--- START ---
Source: an optimization exercise on an open RTL-to-GDS flow (aim: small area, a short achievable clock period and few clock cycles per item). Production flows keep margins and buffers that such runs may drop. At most, simulation tests tie the RTL to the original design; equivalence was not proved.

// voltage_sag_load_limiter
module voltage_sag_load_limiter #(
  parameter int AVG_DEPTH = 16,
  parameter int VREF_MV = 3300,
  parameter int DIVIDER_RATIO = 11
) (
  input  wire logic                            clk,
  input  wire logic                            rst,
  input  wire logic                            in_valid,
  output logic                                 in_stall,
  input  wire logic [18:0]                     in_data,
  output logic                                 out_valid,
  input  wire logic                            out_stall,
  output logic [42:0]                          out_data,
  input  wire logic                            cfg_we,
  input  wire logic [vsll_pkg::CFG_IDX_W-1:0]  cfg_index,
  input  wire logic [vsll_pkg::CFG_DATA_W-1:0] cfg_data
);
Size in the first run: roughly 2,900 cells after synthesis, ~590 flip-flops.
==> flow/config.mk <==
export PLATFORM = sky130hd
export DESIGN_NAME = voltage_sag_load_limiter
export DESIGN_NICKNAME = voltage_sag_load_limiter
export VERILOG_FILES = /design/flow/design.v
export SDC_FILE = /design/flow/constraint.sdc
export NUM_CORES = 4
export LEC_CHECK = 0
export CAP_MARGIN = 20
export CORE_MARGIN = 2
export CORE_UTILIZATION = 65
export CTS_BUF_LIST = sky130_fd_sc_hd__clkbuf_8 sky130_fd_sc_hd__clkbuf_16
export CTS_CLUSTER_DIAMETER = 80
export CTS_CLUSTER_SIZE = 20
export PLACE_DENSITY = 0.8
export SLEW_MARGIN = 20
==> flow/constraint.sdc <==
create_clock -name core_clock -period 11.0 [get_ports {clk}]
set_input_delay 2.2000 -clock core_clock [delete_from_list [all_inputs] [get_ports {clk}]]
set_output_delay 2.2000 -clock core_clock [all_outputs]
set_load 0.01 [all_outputs]
standard.sh (not shown) runs the stock make flow with config.mk's settings and CLKGATE_MAP_FILE= SYNTH_SCRIPT=/design/flow/synth_recipe.tcl, a recipe that flattens the netlist after the stock synthesis.
==> flow/flow/run.sh <==
#!/bin/bash
# Standard layout, with two changes to how it is made (the clock period and every constraint
# stay as given): every port still gets a buffer, but a plain buf_2 instead of the default
# delay cell, and the timing repair aims at a tighter setup target than the clock period.
set -euo pipefail
bash standard.sh SETUP_SLACK_MARGIN=7 'BUFFER_PORTS_ARGS=-buffer_cell sky130_fd_sc_hd__buf_2' finish > standard_flow.log 2>&1
The first run went through all stages and came out clean.
Testbench counts at the start, summed over its fixed seeds: cycles 8,192, items 8,000.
--- END ---
ACTIVITY: Restate every entry above word for word.

ANSWER TO THE EXERCISE:
Source: an optimization exercise on an open RTL-to-GDS flow (aim: small area, a short achievable clock period and few clock cycles per item). Production flows keep margins and buffers that such runs may drop. At most, simulation tests tie the RTL to the original design; equivalence was not proved.

// voltage_sag_load_limiter
module voltage_sag_load_limiter #(
  parameter int AVG_DEPTH = 16,
  parameter int VREF_MV = 3300,
  parameter int DIVIDER_RATIO = 11
) (
  input  wire logic                            clk,
  input  wire logic                            rst,
  input  wire logic                            in_valid,
  output logic                                 in_stall,
  input  wire logic [18:0]                     in_data,
  output logic                                 out_valid,
  input  wire logic                            out_stall,
  output logic [42:0]                          out_data,
  input  wire logic                            cfg_we,
  input  wire logic [vsll_pkg::CFG_IDX_W-1:0]  cfg_index,
  input  wire logic [vsll_pkg::CFG_DATA_W-1:0] cfg_data
);
Size in the first run: roughly 2,900 cells after synthesis, ~590 flip-flops.
==> flow/config.mk <==
export PLATFORM = sky130hd
export DESIGN_NAME = voltage_sag_load_limiter
export DESIGN_NICKNAME = voltage_sag_load_limiter
export VERILOG_FILES = /design/flow/design.v
export SDC_FILE = /design/flow/constraint.sdc
export NUM_CORES = 4
export LEC_CHECK = 0
export CAP_MARGIN = 20
export CORE_MARGIN = 2
export CORE_UTILIZATION = 65
export CTS_BUF_LIST = sky130_fd_sc_hd__clkbuf_8 sky130_fd_sc_hd__clkbuf_16
export CTS_CLUSTER_DIAMETER = 80
export CTS_CLUSTER_SIZE = 20
export PLACE_DENSITY = 0.8
export SLEW_MARGIN = 20
==> flow/constraint.sdc <==
create_clock -name core_clock -period 11.0 [get_ports {clk}]
set_input_delay 2.2000 -clock core_clock [delete_from_list [all_inputs] [get_ports {clk}]]
set_output_delay 2.2000 -clock core_clock [all_outputs]
set_load 0.01 [all_outputs]
standard.sh (not shown) runs the stock make flow with config.mk's settings and CLKGATE_MAP_FILE= SYNTH_SCRIPT=/design/flow/synth_recipe.tcl, a recipe that flattens the netlist after the stock synthesis.
==> flow/flow/run.sh <==
#!/bin/bash
# Standard layout, with two changes to how it is made (the clock period and every constraint
# stay as given): every port still gets a buffer, but a plain buf_2 instead of the default
# delay cell, and the timing repair aims at a tighter setup target than the clock period.
set -euo pipefail
bash standard.sh SETUP_SLACK_MARGIN=7 'BUFFER_PORTS_ARGS=-buffer_cell sky130_fd_sc_hd__buf_2' finish > standard_flow.log 2>&1
The first run went through all stages and came out clean.
Testbench counts at the start, summed over its fixed seeds: cycles 8,192, items 8,000.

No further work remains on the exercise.